3-42
グレイズは無表情に自分の頬を撫でると、囚人を睨(にら)みすえる。
そして次の瞬間には表情を一変させ、にこりと微笑した。
「そうですか? では遠慮なく」
囚人の首筋を左手で掴んだ。
手加減などしていないことは、囚人の首にくい込む彼の爪とそこから溢れ出る血液が物語っていた。
しかし、このような狂気をしているグレイズに対して、初老の男とナイトはただ見つめるばかり。
「ぐっ……」
囚人は短い悲鳴を上げるが、首を潰されていて思うように声が出ないのだろう。
虚(むな)しく口が開閉し、そこから空気の抜ける音が聞こえる。
柔らかな微笑を崩さないグレイズの口から、二本の大きく鋭い牙が伸びてくる。
グレイズは妖しく瞳を光らせて囚人の首筋に顔を寄せ、牙を突きたてて溢れ出てくる血を啜(すす)りはじめた。

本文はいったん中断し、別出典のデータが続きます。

<file path="src/sv/stpm_pkg.sv">
`timescale 1ns / 1ps
`default_nettype none
// ----------------------------------------------------------------------------
// stpm_pkg: shared constants for the seed tube pulse monitor
// Field widths, register indexes, reset values and limit arithmetic constants.
// ----------------------------------------------------------------------------
package stpm_pkg;

    // Field widths
    localparam int LEVEL_W   = 6;
    localparam int CNT_W     = 16;
    localparam int TURN_W    = 32;
    localparam int CFG_IDX_W = 1;
    localparam int CFG_DAT_W = 16;

    // Default channel count; contact inputs exist for LEVEL_W channels only
    localparam int DEFAULT_CHANNELS = 6;

    // Configuration register indexes
    localparam logic [CFG_IDX_W-1:0] REG_INITIAL_PERIOD = 1'd0;
    localparam logic [CFG_IDX_W-1:0] REG_MIN_GAP        = 1'd1;

    // Reset values
    localparam logic [CNT_W-1:0] INIT_PERIOD_RST = 16'd200;
    localparam logic [CNT_W-1:0] MIN_GAP_RST     = 16'd2;
    localparam logic [CNT_W-1:0] PERIOD_UNKNOWN  = 16'hFFFF;

    // Limit is floor(LIMIT_NUM * period / LIMIT_DEN), compared without a divide:
    //   sum <= limit  <=>  LIMIT_DEN * sum <= LIMIT_NUM * period
    //   sum >= limit  <=>  LIMIT_DEN * sum + LIMIT_DEN > LIMIT_NUM * period
    localparam int CMP_W     = 20;
    localparam int LIMIT_NUM = 13;
    localparam int LIMIT_DEN = 10;

    typedef logic [CNT_W-1:0] cnt_t;

endpackage : stpm_pkg
`default_nettype wire

</file>
<file path="src/sv/stpm_in_if.sv">
`timescale 1ns / 1ps
`default_nettype none
// ----------------------------------------------------------------------------
// stpm_in_if: input channel of the pulse monitor
// Valid/ready channel carrying the command bit and the contact sample.
// ----------------------------------------------------------------------------
interface stpm_in_if;
    logic                          valid;
    logic                          ready;
    logic                          func;
    logic [stpm_pkg::LEVEL_W-1:0]  contact_levels;

    modport source (output valid, output func, output contact_levels, input ready);
    modport sink   (input valid, input func, input contact_levels, output ready);
endinterface : stpm_in_if
`default_nettype wire

</file>
<file path="src/sv/stpm_out_if.sv">
`timescale 1ns / 1ps
`default_nettype none
// ----------------------------------------------------------------------------
// stpm_out_if: result channel of the pulse monitor
// Valid/ready channel carrying health mask, last period and turn count.
// ----------------------------------------------------------------------------
interface stpm_out_if;
    logic                          valid;
    logic                          ready;
    logic [stpm_pkg::LEVEL_W-1:0]  healthy_mask;
    logic [stpm_pkg::CNT_W-1:0]    last_period;
    logic [stpm_pkg::TURN_W-1:0]   turn_count;

    modport source (output valid, output healthy_mask, output last_period,
                    output turn_count, input ready);
    modport sink   (input valid, input healthy_mask, input last_period,
                    input turn_count, output ready);
endinterface : stpm_out_if
`default_nettype wire

</file>
<file path="src/sv/seed_tube_pulse_monitor.sv">
`timescale 1ns / 1ps
`default_nettype none
// ----------------------------------------------------------------------------
// seed_tube_pulse_monitor: per-tick pulse period and health tracking
// Tick: the sequencer takes each channel through two passes (contact,
//   timeout) through one shared limit comparator, then loads the result in
//   the done state once the output register is free.
// Clear: zeroes the turn count and goes straight to the done state. One item
//   at a time; the next transfer is taken as soon as the result is in the
//   output register, even if it is not yet taken.
// Reset (rst_n, async low): counters and health zero, period unknown,
//   registers at initial_period 200 and min_gap 2.
// ----------------------------------------------------------------------------
module seed_tube_pulse_monitor #(
    parameter int CHANNELS = stpm_pkg::DEFAULT_CHANNELS
) (
    input  wire logic                            clk,
    input  wire logic                            rst_n,
    input  wire logic                            cfg_we,
    input  wire logic [stpm_pkg::CFG_IDX_W-1:0]  cfg_index,
    input  wire logic [stpm_pkg::CFG_DAT_W-1:0]  cfg_data,
    stpm_in_if.sink                              in_ch,
    stpm_out_if.source                           out_ch
);
    import stpm_pkg::*;

    localparam int CH_W = (CHANNELS > 1) ? $clog2(CHANNELS) : 1;

    // Sequencer states
    localparam logic [1:0] ST_IDLE  = 2'd0;
    localparam logic [1:0] ST_CHK_A = 2'd1;   // contact pass
    localparam logic [1:0] ST_CHK_B = 2'd2;   // timeout pass
    localparam logic [1:0] ST_DONE  = 2'd3;

    logic [1:0]          state_reg, state_next;
    logic [CH_W-1:0]     ch_reg, ch_next;
    logic [LEVEL_W-1:0]  levels_reg, levels_next;

    cnt_t                init_period_reg, init_period_next;
    cnt_t                min_gap_reg, min_gap_next;

    cnt_t                gap_reg  [CHANNELS];
    cnt_t                gap_next [CHANNELS];
    cnt_t                hold_reg  [CHANNELS];
    cnt_t                hold_next [CHANNELS];
    cnt_t                exp_reg, exp_next;
    cnt_t                period_reg, period_next;
    logic [CHANNELS-1:0] health_reg, health_next;
    logic [TURN_W-1:0]   turns_reg, turns_next;

    logic                out_valid_reg, out_valid_next;
    logic [LEVEL_W-1:0]  mask_reg, mask_next;
    cnt_t                last_period_reg, last_period_next;
    logic [TURN_W-1:0]   turn_count_reg, turn_count_next;

    // Closed contact per channel; channels without an input read as open
    logic [CHANNELS-1:0] closed_vec;
    logic [LEVEL_W-1:0]  health_view;

    for (genvar k = 0; k < CHANNELS; k++) begin : g_closed
        if (k < LEVEL_W) begin : g_in
            assign closed_vec[k] = ~levels_reg[k];
        end else begin : g_none
            assign closed_vec[k] = 1'b0;
        end
    end

    for (genvar k = 0; k < LEVEL_W; k++) begin : g_view
        if (k < CHANNELS) begin : g_in
            assign health_view[k] = health_next[k];
        end else begin : g_none
            assign health_view[k] = 1'b0;
        end
    end

    // Shared limit comparator: LIMIT_DEN*sum (+LIMIT_DEN on timeout pass)
    // against LIMIT_NUM*expected_period
    cnt_t             gap_cur, hold_cur, cmp_sum;
    logic [CMP_W-1:0] cmp_lhs, cmp_rhs;
    logic             cmp_gt;

    assign gap_cur  = gap_reg[ch_reg];
    assign hold_cur = hold_reg[ch_reg];
    assign cmp_sum  = gap_cur + hold_cur;
    assign cmp_lhs  = CMP_W'(cmp_sum) * CMP_W'(LIMIT_DEN)
                    + ((state_reg == ST_CHK_B) ? CMP_W'(LIMIT_DEN) : CMP_W'(0));
    assign cmp_rhs  = CMP_W'(exp_reg) * CMP_W'(LIMIT_NUM);
    assign cmp_gt   = cmp_lhs > cmp_rhs;

    logic accept_in;
    logic pulse_ok;

    assign accept_in = in_ch.valid && in_ch.ready;
    assign pulse_ok  = closed_vec[ch_reg] && (gap_cur > min_gap_reg) && !cmp_gt;

    // Next-state logic
    always_comb
    begin
        state_next       = state_reg;
        ch_next          = ch_reg;
        levels_next      = levels_reg;
        init_period_next = init_period_reg;
        min_gap_next     = min_gap_reg;
        gap_next         = gap_reg;
        hold_next        = hold_reg;
        exp_next         = exp_reg;
        period_next      = period_reg;
        health_next      = health_reg;
        turns_next       = turns_reg;
        out_valid_next   = out_valid_reg;
        mask_next        = mask_reg;
        last_period_next = last_period_reg;
        turn_count_next  = turn_count_reg;

        // configuration writes
        if (cfg_we)
        begin
            case (cfg_index)
                REG_INITIAL_PERIOD: init_period_next = cfg_data;
                REG_MIN_GAP:        min_gap_next     = cfg_data;
                default:            ;
            endcase
        end

        // output register drains on transfer
        if (out_valid_reg && out_ch.ready)
        begin
            out_valid_next = 1'b0;
        end

        case (state_reg)
            ST_IDLE:
            begin
                if (accept_in)
                begin
                    levels_next = in_ch.contact_levels;
                    ch_next     = '0;
                    if (in_ch.func)
                    begin
                        turns_next = '0;
                        state_next = ST_DONE;
                    end
                    else
                    begin
                        if (health_reg == '0)
                        begin
                            exp_next    = init_period_reg;
                            period_next = PERIOD_UNKNOWN;
                        end
                        state_next = ST_CHK_A;
                    end
                end
            end

            ST_CHK_A:
            begin
                if (closed_vec[ch_reg])
                begin
                    if (pulse_ok)
                    begin
                        turns_next          = turns_reg + 1'b1;
                        exp_next            = cmp_sum;
                        period_next         = cmp_sum;
                        health_next[ch_reg] = 1'b1;
                        hold_next[ch_reg]   = CNT_W'(1);
                    end
                    else
                    begin
                        hold_next[ch_reg] = hold_cur + 1'b1;
                    end
                    gap_next[ch_reg] = '0;
                end
                state_next = ST_CHK_B;
            end

            ST_CHK_B:
            begin
                if (cmp_gt)
                begin
                    health_next[ch_reg] = 1'b0;
                    hold_next[ch_reg]   = '0;
                end
                else
                begin
                    gap_next[ch_reg] = gap_cur + 1'b1;
                end
                if (ch_reg == CH_W'(CHANNELS - 1))
                begin
                    state_next = ST_DONE;
                end
                else
                begin
                    ch_next    = ch_reg + 1'b1;
                    state_next = ST_CHK_A;
                end
            end

            ST_DONE:
            begin
                // load result once the output register is free
                if (!out_valid_reg || out_ch.ready)
                begin
                    out_valid_next   = 1'b1;
                    mask_next        = health_view;
                    last_period_next = period_reg;
                    turn_count_next  = turns_reg;
                    state_next       = ST_IDLE;
                end
            end

            default:
            begin
                state_next = ST_IDLE;
            end
        endcase
    end

    // State registers
    always_ff @(posedge clk or negedge rst_n)
    begin
        if (!rst_n)
        begin
            state_reg       <= ST_IDLE;
            ch_reg          <= '0;
            init_period_reg <= INIT_PERIOD_RST;
            min_gap_reg     <= MIN_GAP_RST;
            for (int k = 0; k < CHANNELS; k++)
            begin
                gap_reg[k]  <= '0;
                hold_reg[k] <= '0;
            end
            exp_reg         <= '0;
            period_reg      <= PERIOD_UNKNOWN;
            health_reg      <= '0;
            turns_reg       <= '0;
            out_valid_reg   <= 1'b0;
        end
        else
        begin
            state_reg       <= state_next;
            ch_reg          <= ch_next;
            init_period_reg <= init_period_next;
            min_gap_reg     <= min_gap_next;
            gap_reg         <= gap_next;
            hold_reg        <= hold_next;
            exp_reg         <= exp_next;
            period_reg      <= period_next;
            health_reg      <= health_next;
            turns_reg       <= turns_next;
            out_valid_reg   <= out_valid_next;
        end
    end

    // Payload registers
    always_ff @(posedge clk)
    begin
        levels_reg      <= levels_next;
        mask_reg        <= mask_next;
        last_period_reg <= last_period_next;
        turn_count_reg  <= turn_count_next;
    end

    assign in_ch.ready         = (state_reg == ST_IDLE);
    assign out_ch.valid        = out_valid_reg;
    assign out_ch.healthy_mask = mask_reg;
    assign out_ch.last_period  = last_period_reg;
    assign out_ch.turn_count   = turn_count_reg;

endmodule : seed_tube_pulse_monitor
`default_nettype wire
</file>
<file path="src/flat_wrapper.sv">
// flat-port wrapper written by rule: the top's interface ports become plain ports
module seed_tube_pulse_monitor_flat import stpm_pkg::*;
#(
    parameter int CHANNELS = stpm_pkg::DEFAULT_CHANNELS
)
  (clk, rst_n, cfg_we, cfg_index, cfg_data, in_ch_valid, in_ch_func, in_ch_contact_levels, in_ch_ready, out_ch_valid, out_ch_healthy_mask, out_ch_last_period, out_ch_turn_count, out_ch_ready);
  stpm_in_if in_ch_i ();
  stpm_out_if out_ch_i ();
  input  wire logic clk;
  input  wire logic rst_n;
  input  wire logic cfg_we;
  input  wire logic [stpm_pkg::CFG_IDX_W-1:0] cfg_index;
  input  wire logic [stpm_pkg::CFG_DAT_W-1:0] cfg_data;
  input wire logic [$bits(in_ch_i.valid)-1:0] in_ch_valid;
  input wire logic [$bits(in_ch_i.func)-1:0] in_ch_func;
  input wire logic [$bits(in_ch_i.contact_levels)-1:0] in_ch_contact_levels;
  output wire logic [$bits(in_ch_i.ready)-1:0] in_ch_ready;
  output wire logic [$bits(out_ch_i.valid)-1:0] out_ch_valid;
  output wire logic [$bits(out_ch_i.healthy_mask)-1:0] out_ch_healthy_mask;
  output wire logic [$bits(out_ch_i.last_period)-1:0] out_ch_last_period;
  output wire logic [$bits(out_ch_i.turn_count)-1:0] out_ch_turn_count;
  input wire logic [$bits(out_ch_i.ready)-1:0] out_ch_ready;
  assign in_ch_i.valid = in_ch_valid;
  assign in_ch_i.func = in_ch_func;
  assign in_ch_i.contact_levels = in_ch_contact_levels;
  assign in_ch_ready = in_ch_i.ready;
  assign out_ch_valid = out_ch_i.valid;
  assign out_ch_healthy_mask = out_ch_i.healthy_mask;
  assign out_ch_last_period = out_ch_i.last_period;
  assign out_ch_turn_count = out_ch_i.turn_count;
  assign out_ch_i.ready = out_ch_ready;
  seed_tube_pulse_monitor #(.CHANNELS(CHANNELS)) u_core (.clk(clk), .rst_n(rst_n), .cfg_we(cfg_we), .cfg_index(cfg_index), .cfg_data(cfg_data), .in_ch(in_ch_i), .out_ch(out_ch_i));
endmodule
</file>
<file path="config.mk">
export PLATFORM = sky130hd
export DESIGN_NAME = seed_tube_pulse_monitor_flat
export DESIGN_NICKNAME = d
export VERILOG_FILES = /design/src/sv/stpm_pkg.sv /design/src/sv/stpm_in_if.sv /design/src/sv/stpm_out_if.sv /design/src/sv/seed_tube_pulse_monitor.sv /design/src/flat_wrapper.sv
export SDC_FILE = /design/constraint.sdc
export NUM_CORES = 1
export LEC_CHECK = 0
export BUFFER_PORTS_ARGS = -buffer_cell sky130_fd_sc_hd__buf_4
export CAP_MARGIN = 40
export CORE_MARGIN = 2
export CORE_UTILIZATION = 53
export DETAILED_ROUTE_END_ITERATION = 8
export GPL_TIMING_DRIVEN = 1
export HOLD_SLACK_MARGIN = 0.06
export PLACE_DENSITY = 0.77
export SLEW_MARGIN = 20
export SYNTH_ARGS = -nofsm -noshare
export SYNTH_HDL_FRONTEND = slang
export SYNTH_SLANG_ARGS = --single-unit
</file>
<file path="constraint.sdc">
create_clock -name clk -period 16.75 [get_ports clk]
set_input_delay 1.675 -clock clk [delete_from_list [all_inputs] [get_ports clk]]
set_output_delay 1.675 -clock clk [all_outputs]
set_load 0.03 [all_outputs]
</file>
==> flow_summary.toml <==
[pwr]
power.total_mw = 4.52
power_switching_share_pct = 44.3
p_per_area_nw_per_um2 = 189
p_switching_mw = 2.00
p_int_mw = 2.51
ir_drop_mv = 0.122
leakagePower_nw = 10.6
p_comb_share_pct = 55.0
p_seq_share_pct = 25.6
power_frac_clock_pct = 19.5

[layout]
fin_cells = 2546
drive_above_1_share_pct = 25.1
syn2layout_area_growth_pct = 11.8
stdcell_area_um2 = 23900
nets = 2150
fill_cells = 3190

[timing]
finalSetupViolCount = 0
fin_setup_tns_ns = 0
holdWs_ns = 0.470
min_period_over_period_pct = 66.3
rsz0062_at_grt = "no"
drv_slew = 0
tightest_slew_ns = 0.909
finalHoldViolations = 0
fmax_ghz = 0.0900
clock_skew_ns = 0.0407
relSlewSlack_pct = 38.4
period_minus_slack_ns = 11.11

[global_route]
grt-ovfl-total = 0
grt_usage_pct = 25.6
grt_pass1_vias = 15800
grt_first_pass_wirelength_um = 84800
antenna_found_initial = 1
grt_max_degree = 112

[setup_path]
cpMaxStageDelayCell = "dfrtp_2"
critical_path_class = "flop to flop"
critPathMostFrequentCell = "xnor2_1"
start_kind = "flop"
reg2reg_setup_slack_ns = 5.64
worst_ep_arrival_time_ns = 11.54
worst-r2r-cell-count = 33
r2r_start = "u_core.ch_reg[0]"
rr_endpoint = "u_core.hold_reg[38]"
critPathCaptureType = "flop"
critPathMaxStageDelay_ns = 0.80
worstPathRequired_ns = 17.19
crit_path_max_fanout = 55

[logic_synthesis]
yosys_warnings = 0
synthFlopType = "dfrtp_1"
synth_area_um2 = 21300
ys_types = 104
synth_area_leader_cell = "dfrtp_1"
synth_top_area_share_pct = 32.8
synth_area_leaders = "dfrtp_1, mux2_2, edfxtp_1"
syn_inst = 1912
ys_ff_latch = 360
async_flop_share_pct = 83.3
synth_nets = 2074
syn_area_per_cell_um2 = 11.2
yosysSeqAreaShare_pct = 43.7
synth_most_common_cell = "dfrtp_1"
netlist_top_cells_count = "dfrtp_1, mux2_2, ha_1"
synth_edf_count = 60

[clock_network]
ctsHoldBuffers = 0
cts-htree-levels = 2
clock_path_buffers = 3
clkTransAtPathRegs_ns = 0.06
cts_made_buffers = 40
clock-root-buffer = "clkbuf_16"
cts_setup_buffers = 0
cts_num_sinks = 360
cts_tree = "done"
cts_resized = 0
clock_latency_ns = 0.57

[placed_design]
gp_congestion = 0.904
dp_hpwl_um = 37200
dp.cells = 2466
port_buffers = 84
dpl_cell_area_um2 = 22500

[route]
routed_wl_um = 53000
drtPass1Iterations = 6
vias_per_cell = 6.20
drtIter0Drc = 1400
vias = 15800
wl_per_cell_um = 20.8
ant_nets = 0
drc = 0

[status]
status = "finished clean"

[min_path]
hold_end = "u_core.out_ch.turn_count[31]"
worstHoldStart = "u_core.turns_reg[31]"
hold_path_class = "flop to flop"
whs_path_depth = 0

[floorplanning]
die-area_um2 = 41900
rows = 73
coreArea_um2 = 39700
ios = 85
fp.dieW_um = 205
die_y_um = 205
start_util_pct = 53.7

[flow_run]
maxCapViolations = 0
==> logic make-up (layout without fill, tap and decap cells) <==
group | count (synthesis) | after routing | share of synthesized area (%)
and+or+nand+nor | 431 | 431 | 11.1
AOI/OAI and AO/OA | 421 | 421 | 14.1
DFF | 360 | 360 | 43.7
muxes | 295 | 295 | 15.5
buffers and inverters | 198 | 306 | 4.26
adders and majority gates | 133 | 133 | 8.32
xor gates and xnor gates | 74 | 74 | 3.07
other | 0 | 1 | 0
==> worst max-delay path by stage <==
stage,startpoint,cells after the start,end
2_1_floorplan,u_core.ch_reg[0],34,u_core.hold_reg[12]
3_3_place_gp,u_core.ch_reg[0],31,u_core.exp_reg[0]
3_5_place_dp,u_core.ch_reg[0],32,u_core.hold_reg[38]
4_1_cts,u_core.ch_reg[0],32,u_core.hold_reg[38]
5_1_grt,u_core.ch_reg[0],33,u_core.hold_reg[38]
6_report,u_core.ch_reg[0],33,u_core.hold_reg[38]
==> power by group through the flow <==
stage	Clock [mW]	Combinational (mW)	Sequential [mW]
after floorplan	0	1.77	1.20
after global placement	0	2.34	1.16
after detailed placement	0	2.44	1.17
after CTS	0.896	2.45	1.15
after global routing	0.933	2.75	1.17
final	0.879	2.48	1.15
==> metrics by stage <==
step | setup slack [ns] | utilization, %
floorplan | 8.85 | -
global placement | 5.86 | 56.2
CTS | 5.77 | 59.9
detailed placement | 5.88 | 56.6
finish | 5.64 | 60.1
global route | 5.09 | 60.1
==> cell type report <==
class,instances,area [um^2],area share [%]
well taps,525,657,2.75
flip-flops and latches,360,9340,39.1
repair buffers,118,995,4.17
clock buffers,60,1170,4.90
inverters,114,428,1.79
diodes,1,2.50,0.0105
multi-input cells,1354,11100,46.7
clock inverters,14,140,0.587
==> per-layer routing <==
layer	wire [um]	track usage, %	vias up
met3	3370	4.44	116
met4	1730	9.27	0
met5	0	0	-
li1	-	-	7219
met2	26000	43.0	566
met1	21900	33.2	7891
==> critical path, delay by kind of cell (launching register included) <==
kind / cells / cell delay, ns
compound gates: 13 / 3.47
simple gates: 6 / 2.01
buf+inv: 4 / 1.68
fa+ha+maj: 4 / 1.36
xor+xnor: 5 / 1.23
flops: 1 / 0.80
mux: 1 / 0.35
==> layout by cell type, fill, tap and decap left out, types with 60 or more instances in the layout <==
cell,Yosys,routed
buf_4,16,102
mux2_2,226,226
a21oi_1,70,70
o21ai_0,94,94
nand2_1,105,104
ha_1,118,117
nor2_1,65,65
inv_1,113,113
dfrtp_1,280,277
edfxtp_1,60,60
Note: power is estimated with default switching activity, not from simulation.
### src/rtl/rmdf_pkg.sv
// shared constants and types for the recent message dedup filter
// no dependencies; imported by every module of the block except rmdf_ram
package rmdf_pkg;

    localparam int RING_DEPTH = 32;
    localparam int IDX_W      = (RING_DEPTH > 1) ? $clog2(RING_DEPTH) : 1;
    localparam int CNT_W      = $clog2(RING_DEPTH + 1);

    localparam int QUEUE_DEPTH = 2;
    localparam int QPTR_W      = $clog2(QUEUE_DEPTH);
    localparam int QCNT_W      = $clog2(QUEUE_DEPTH + 1);

    localparam logic [31:0] HASH_BASIS = 32'd2166136261;
    localparam logic [31:0] HASH_PRIME = 32'd16777619;

    typedef logic [31:0] hash_t;

    typedef struct packed {
        logic full;
        logic empty;
    } rmdf_q_status_t;

endpackage

### src/rtl/recent_message_dedup_filter_top.sv
// Recent message duplicate filter. Key bytes enter one word per cycle and are
// folded into a 32-bit FNV-1a hash; a word with tlast set closes the key. The
// finished hash goes into a two-entry queue, and the ring lookup compares it
// against the filled entries of a 32-entry ring memory, one entry at a time
// through a read state and a compare state (one read port with registered
// data); the byte side keeps taking one word per cycle while the queue has
// room. A miss is written at the ring's next position.
// No clearing pass is needed after reset. depends on rmdf_pkg and all rmdf_ modules
module recent_message_dedup_filter_top (
    input  logic        aclk,
    input  logic        aresetn,
    input  logic        s_axis_tvalid,
    output logic        s_axis_tready,
    input  logic [7:0]  s_axis_tdata,   // key_byte
    input  logic        s_axis_tlast,   // final_byte
    output logic        m_axis_tvalid,
    input  logic        m_axis_tready,
    output logic [31:0] m_axis_tdata,   // key_hash
    output logic        m_axis_tuser    // is_duplicate
);
    import rmdf_pkg::*;

    rmdf_q_status_t q_status;
    logic           q_push;
    hash_t          q_push_data;
    logic           q_pop;
    hash_t          q_pop_data;

    rmdf_hash u_hash (
        .aclk          (aclk),
        .aresetn       (aresetn),
        .s_axis_tvalid (s_axis_tvalid),
        .s_axis_tready (s_axis_tready),
        .s_axis_tdata  (s_axis_tdata),
        .s_axis_tlast  (s_axis_tlast),
        .q_status      (q_status),
        .q_push        (q_push),
        .q_push_data   (q_push_data)
    );

    rmdf_queue u_queue (
        .aclk      (aclk),
        .aresetn   (aresetn),
        .push      (q_push),
        .push_data (q_push_data),
        .pop       (q_pop),
        .pop_data  (q_pop_data),
        .status    (q_status)
    );

    rmdf_ring u_ring (
        .aclk          (aclk),
        .aresetn       (aresetn),
        .q_status      (q_status),
        .q_pop_data    (q_pop_data),
        .q_pop         (q_pop),
        .m_axis_tvalid (m_axis_tvalid),
        .m_axis_tready (m_axis_tready),
        .m_axis_tdata  (m_axis_tdata),
        .m_axis_tuser  (m_axis_tuser)
    );

endmodule

### src/rtl/rmdf_ram.sv
// generic single write port, single read port ram with registered read
// no dependencies
module rmdf_ram #(
    parameter int WIDTH = 32,
    parameter int DEPTH = 32,
    localparam int AW = (DEPTH > 1) ? $clog2(DEPTH) : 1
) (
    input  logic             aclk,
    input  logic             we,
    input  logic [AW-1:0]    waddr,
    input  logic [WIDTH-1:0] wdata,
    input  logic [AW-1:0]    raddr,
    output logic [WIDTH-1:0] rdata
);

    logic [WIDTH-1:0] mem [DEPTH];
    logic [WIDTH-1:0] rdata_reg;

    always_ff @(posedge aclk) begin
        if (we) begin
            mem[waddr] <= wdata;
        end
        rdata_reg <= mem[raddr];
    end

    assign rdata = rdata_reg;

endmodule

### src/rtl/rmdf_hash.sv
// front end: folds key bytes into a running fnv-1a hash, pushes the finished hash
// depends on rmdf_pkg
module rmdf_hash (
    input  logic                   aclk,
    input  logic                   aresetn,
    input  logic                   s_axis_tvalid,
    output logic                   s_axis_tready,
    input  logic [7:0]             s_axis_tdata,   // key_byte
    input  logic                   s_axis_tlast,   // final_byte
    input  rmdf_pkg::rmdf_q_status_t q_status,
    output logic                   q_push,
    output rmdf_pkg::hash_t        q_push_data
);
    import rmdf_pkg::*;

    hash_t hash_reg;
    hash_t hash_next;
    hash_t mix;
    hash_t prod;
    logic  accept;

    assign s_axis_tready = !q_status.full;
    assign accept        = s_axis_tvalid && s_axis_tready;

    always_comb begin
        mix  = hash_reg ^ {24'd0, s_axis_tdata};
        prod = mix * HASH_PRIME;
        hash_next = hash_reg;
        if (accept) begin
            hash_next = s_axis_tlast ? HASH_BASIS : prod;
        end
    end

    assign q_push      = accept && s_axis_tlast;
    assign q_push_data = prod;

    always_ff @(posedge aclk) begin
        if (!aresetn) begin
            hash_reg <= HASH_BASIS;
        end else begin
            hash_reg <= hash_next;
        end
    end

endmodule

### src/rtl/rmdf_queue.sv
// two-entry hash queue between the hashing front end and the ring lookup
// depends on rmdf_pkg
module rmdf_queue (
    input  logic                    aclk,
    input  logic                    aresetn,
    input  logic                    push,
    input  rmdf_pkg::hash_t         push_data,
    input  logic                    pop,
    output rmdf_pkg::hash_t         pop_data,
    output rmdf_pkg::rmdf_q_status_t status
);
    import rmdf_pkg::*;

    hash_t             entry_reg [QUEUE_DEPTH];
    logic [QPTR_W-1:0] wr_ptr_reg;
    logic [QPTR_W-1:0] rd_ptr_reg;
    logic [QCNT_W-1:0] count_reg;
    logic [QPTR_W-1:0] wr_ptr_next;
    logic [QPTR_W-1:0] rd_ptr_next;
    logic [QCNT_W-1:0] count_next;
    logic              do_push;
    logic              do_pop;

    assign status.full  = (count_reg == QCNT_W'(QUEUE_DEPTH));
    assign status.empty = (count_reg == '0);
    assign do_push      = push && !status.full;
    assign do_pop       = pop && !status.empty;
    assign pop_data     = entry_reg[rd_ptr_reg];

    always_comb begin
        wr_ptr_next = wr_ptr_reg;
        rd_ptr_next = rd_ptr_reg;
        count_next  = count_reg;
        if (do_push) begin
            wr_ptr_next = (wr_ptr_reg == QPTR_W'(QUEUE_DEPTH - 1)) ? '0 : wr_ptr_reg + 1'b1;
        end
        if (do_pop) begin
            rd_ptr_next = (rd_ptr_reg == QPTR_W'(QUEUE_DEPTH - 1)) ? '0 : rd_ptr_reg + 1'b1;
        end
        if (do_push && !do_pop) begin
            count_next = count_reg + 1'b1;
        end else if (do_pop && !do_push) begin
            count_next = count_reg - 1'b1;
        end
    end

    always_ff @(posedge aclk) begin
        if (!aresetn) begin
            wr_ptr_reg <= '0;
            rd_ptr_reg <= '0;
            count_reg  <= '0;
        end else begin
            wr_ptr_reg <= wr_ptr_next;
            rd_ptr_reg <= rd_ptr_next;
            count_reg  <= count_next;
        end
    end

    always_ff @(posedge aclk) begin
        if (do_push) begin
            entry_reg[wr_ptr_reg] <= push_data;
        end
    end

endmodule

グレイズの口元からあふれ出した血液は、囚人の傷ついた鎖骨へと流れてゆく。
ごくりと喉を鳴らして牙をたてるその姿は、まるで修羅のようだった。
囚人は全身を小刻みに痙攣させると、しだいに青ざめていく。
「がっ……あっ」
彼らは、街で会ったような恐ろしいヴァンパイアではないと思っていた。
けれど、やはり彼らも嬉々として人を殺す冷酷無比な化け物だったのだ。